- _Task_
Only one stretch of the data below should be repeated: the lines from the line containing "export IMPL_synth_seq_cells=2378" through the line containing "critical path, cell", inclusive, exactly as they are.

Provided information section start

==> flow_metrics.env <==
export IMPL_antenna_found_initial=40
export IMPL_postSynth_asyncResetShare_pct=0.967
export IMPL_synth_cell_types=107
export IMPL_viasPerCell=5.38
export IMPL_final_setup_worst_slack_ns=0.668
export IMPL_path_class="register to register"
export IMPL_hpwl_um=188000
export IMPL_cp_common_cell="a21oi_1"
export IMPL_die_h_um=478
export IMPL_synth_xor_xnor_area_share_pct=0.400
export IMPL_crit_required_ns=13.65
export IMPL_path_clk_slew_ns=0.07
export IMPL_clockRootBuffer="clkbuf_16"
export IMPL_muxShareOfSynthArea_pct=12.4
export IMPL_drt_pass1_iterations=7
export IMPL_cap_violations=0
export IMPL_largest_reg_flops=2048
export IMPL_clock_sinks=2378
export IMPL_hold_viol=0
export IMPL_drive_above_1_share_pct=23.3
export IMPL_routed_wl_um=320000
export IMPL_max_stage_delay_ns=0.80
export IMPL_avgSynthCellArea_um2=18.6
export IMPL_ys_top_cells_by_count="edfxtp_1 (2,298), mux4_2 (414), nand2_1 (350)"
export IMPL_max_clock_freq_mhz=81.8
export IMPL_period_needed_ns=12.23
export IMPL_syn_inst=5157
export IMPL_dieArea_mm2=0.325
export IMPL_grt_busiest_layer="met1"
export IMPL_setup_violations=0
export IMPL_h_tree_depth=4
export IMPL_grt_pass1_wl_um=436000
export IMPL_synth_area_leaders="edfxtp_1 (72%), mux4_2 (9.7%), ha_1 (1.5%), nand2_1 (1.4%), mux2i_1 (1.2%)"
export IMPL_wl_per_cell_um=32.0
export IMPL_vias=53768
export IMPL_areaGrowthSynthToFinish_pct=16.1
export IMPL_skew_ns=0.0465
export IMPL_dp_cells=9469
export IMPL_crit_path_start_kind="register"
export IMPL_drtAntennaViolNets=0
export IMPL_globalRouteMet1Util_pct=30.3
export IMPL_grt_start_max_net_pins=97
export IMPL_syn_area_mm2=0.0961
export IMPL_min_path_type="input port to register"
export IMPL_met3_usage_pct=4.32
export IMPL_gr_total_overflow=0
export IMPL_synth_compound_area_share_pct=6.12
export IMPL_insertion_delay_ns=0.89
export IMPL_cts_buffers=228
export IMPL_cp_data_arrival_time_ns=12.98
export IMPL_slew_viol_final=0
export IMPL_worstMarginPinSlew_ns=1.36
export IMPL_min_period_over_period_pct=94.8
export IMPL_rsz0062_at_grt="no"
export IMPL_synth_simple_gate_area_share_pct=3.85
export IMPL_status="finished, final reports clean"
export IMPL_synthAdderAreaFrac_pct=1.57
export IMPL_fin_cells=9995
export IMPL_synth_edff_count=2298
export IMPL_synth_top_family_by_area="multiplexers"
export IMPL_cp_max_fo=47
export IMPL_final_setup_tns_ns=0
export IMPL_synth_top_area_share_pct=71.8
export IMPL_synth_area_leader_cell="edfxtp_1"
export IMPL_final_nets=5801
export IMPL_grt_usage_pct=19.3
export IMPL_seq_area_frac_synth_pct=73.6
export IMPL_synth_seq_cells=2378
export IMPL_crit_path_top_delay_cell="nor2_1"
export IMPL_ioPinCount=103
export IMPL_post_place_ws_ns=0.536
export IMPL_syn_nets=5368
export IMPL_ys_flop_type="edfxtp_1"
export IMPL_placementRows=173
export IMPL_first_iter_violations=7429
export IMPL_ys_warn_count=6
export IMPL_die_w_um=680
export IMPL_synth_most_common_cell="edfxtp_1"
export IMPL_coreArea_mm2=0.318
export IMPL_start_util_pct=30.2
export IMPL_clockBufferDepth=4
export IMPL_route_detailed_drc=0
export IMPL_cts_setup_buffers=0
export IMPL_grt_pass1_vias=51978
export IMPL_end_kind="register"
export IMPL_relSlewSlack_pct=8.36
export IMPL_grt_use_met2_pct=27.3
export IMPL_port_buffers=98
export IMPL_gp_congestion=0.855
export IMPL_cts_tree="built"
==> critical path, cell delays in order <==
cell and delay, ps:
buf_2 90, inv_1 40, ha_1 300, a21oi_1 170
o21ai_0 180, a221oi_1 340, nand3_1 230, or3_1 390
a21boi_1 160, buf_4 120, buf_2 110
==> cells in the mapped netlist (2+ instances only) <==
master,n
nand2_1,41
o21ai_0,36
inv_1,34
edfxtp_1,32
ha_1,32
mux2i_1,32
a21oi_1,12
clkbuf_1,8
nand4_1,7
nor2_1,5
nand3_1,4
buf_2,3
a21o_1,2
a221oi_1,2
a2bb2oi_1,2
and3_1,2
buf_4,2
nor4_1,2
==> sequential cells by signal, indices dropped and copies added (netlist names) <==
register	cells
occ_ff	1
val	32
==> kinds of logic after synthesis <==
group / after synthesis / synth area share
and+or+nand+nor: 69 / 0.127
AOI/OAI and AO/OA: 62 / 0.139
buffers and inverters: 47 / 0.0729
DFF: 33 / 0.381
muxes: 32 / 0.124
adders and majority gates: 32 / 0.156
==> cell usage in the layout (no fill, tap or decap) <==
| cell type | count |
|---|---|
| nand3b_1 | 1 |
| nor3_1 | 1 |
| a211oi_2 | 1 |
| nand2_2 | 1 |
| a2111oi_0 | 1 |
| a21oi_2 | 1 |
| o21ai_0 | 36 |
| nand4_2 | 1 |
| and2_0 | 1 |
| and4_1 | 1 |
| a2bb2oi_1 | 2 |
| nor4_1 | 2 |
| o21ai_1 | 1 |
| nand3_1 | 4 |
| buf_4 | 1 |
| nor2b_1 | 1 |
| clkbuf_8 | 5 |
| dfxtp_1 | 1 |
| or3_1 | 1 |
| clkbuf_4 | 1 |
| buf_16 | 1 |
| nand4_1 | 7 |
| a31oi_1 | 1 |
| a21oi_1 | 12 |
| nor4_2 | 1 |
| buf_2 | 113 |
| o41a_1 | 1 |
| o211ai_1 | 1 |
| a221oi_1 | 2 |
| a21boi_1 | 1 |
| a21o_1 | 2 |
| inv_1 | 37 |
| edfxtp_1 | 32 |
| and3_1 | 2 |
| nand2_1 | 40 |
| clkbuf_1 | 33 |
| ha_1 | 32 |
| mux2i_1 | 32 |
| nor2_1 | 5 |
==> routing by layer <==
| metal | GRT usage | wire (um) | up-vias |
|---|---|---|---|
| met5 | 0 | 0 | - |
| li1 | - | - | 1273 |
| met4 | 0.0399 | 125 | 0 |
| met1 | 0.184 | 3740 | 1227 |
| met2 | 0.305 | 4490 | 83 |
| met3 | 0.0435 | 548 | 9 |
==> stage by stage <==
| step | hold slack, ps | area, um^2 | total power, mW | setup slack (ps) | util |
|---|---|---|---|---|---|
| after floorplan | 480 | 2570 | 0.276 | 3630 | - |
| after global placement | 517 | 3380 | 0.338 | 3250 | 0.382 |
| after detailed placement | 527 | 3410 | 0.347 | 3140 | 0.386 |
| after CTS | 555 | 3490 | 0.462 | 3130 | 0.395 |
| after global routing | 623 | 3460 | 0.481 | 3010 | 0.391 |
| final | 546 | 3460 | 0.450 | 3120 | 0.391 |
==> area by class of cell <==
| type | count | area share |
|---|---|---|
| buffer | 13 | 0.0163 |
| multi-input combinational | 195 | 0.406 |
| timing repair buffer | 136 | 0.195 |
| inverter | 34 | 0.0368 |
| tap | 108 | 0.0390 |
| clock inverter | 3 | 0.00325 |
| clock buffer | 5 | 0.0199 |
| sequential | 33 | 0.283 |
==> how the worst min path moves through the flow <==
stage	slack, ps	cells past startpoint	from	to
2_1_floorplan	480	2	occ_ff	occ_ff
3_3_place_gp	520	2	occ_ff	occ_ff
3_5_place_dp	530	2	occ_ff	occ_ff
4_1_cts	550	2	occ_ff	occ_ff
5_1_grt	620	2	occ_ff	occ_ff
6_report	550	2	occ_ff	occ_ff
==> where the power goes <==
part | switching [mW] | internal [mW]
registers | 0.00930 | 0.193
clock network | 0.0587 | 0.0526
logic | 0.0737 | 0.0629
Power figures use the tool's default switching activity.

Provided information section end

- _Answer section_
export IMPL_synth_seq_cells=2378
export IMPL_crit_path_top_delay_cell="nor2_1"
export IMPL_ioPinCount=103
export IMPL_post_place_ws_ns=0.536
export IMPL_syn_nets=5368
export IMPL_ys_flop_type="edfxtp_1"
export IMPL_placementRows=173
export IMPL_first_iter_violations=7429
export IMPL_ys_warn_count=6
export IMPL_die_w_um=680
export IMPL_synth_most_common_cell="edfxtp_1"
export IMPL_coreArea_mm2=0.318
export IMPL_start_util_pct=30.2
export IMPL_clockBufferDepth=4
export IMPL_route_detailed_drc=0
export IMPL_cts_setup_buffers=0
export IMPL_grt_pass1_vias=51978
export IMPL_end_kind="register"
export IMPL_relSlewSlack_pct=8.36
export IMPL_grt_use_met2_pct=27.3
export IMPL_port_buffers=98
export IMPL_gp_congestion=0.855
export IMPL_cts_tree="built"
==> critical path, cell delays in order <==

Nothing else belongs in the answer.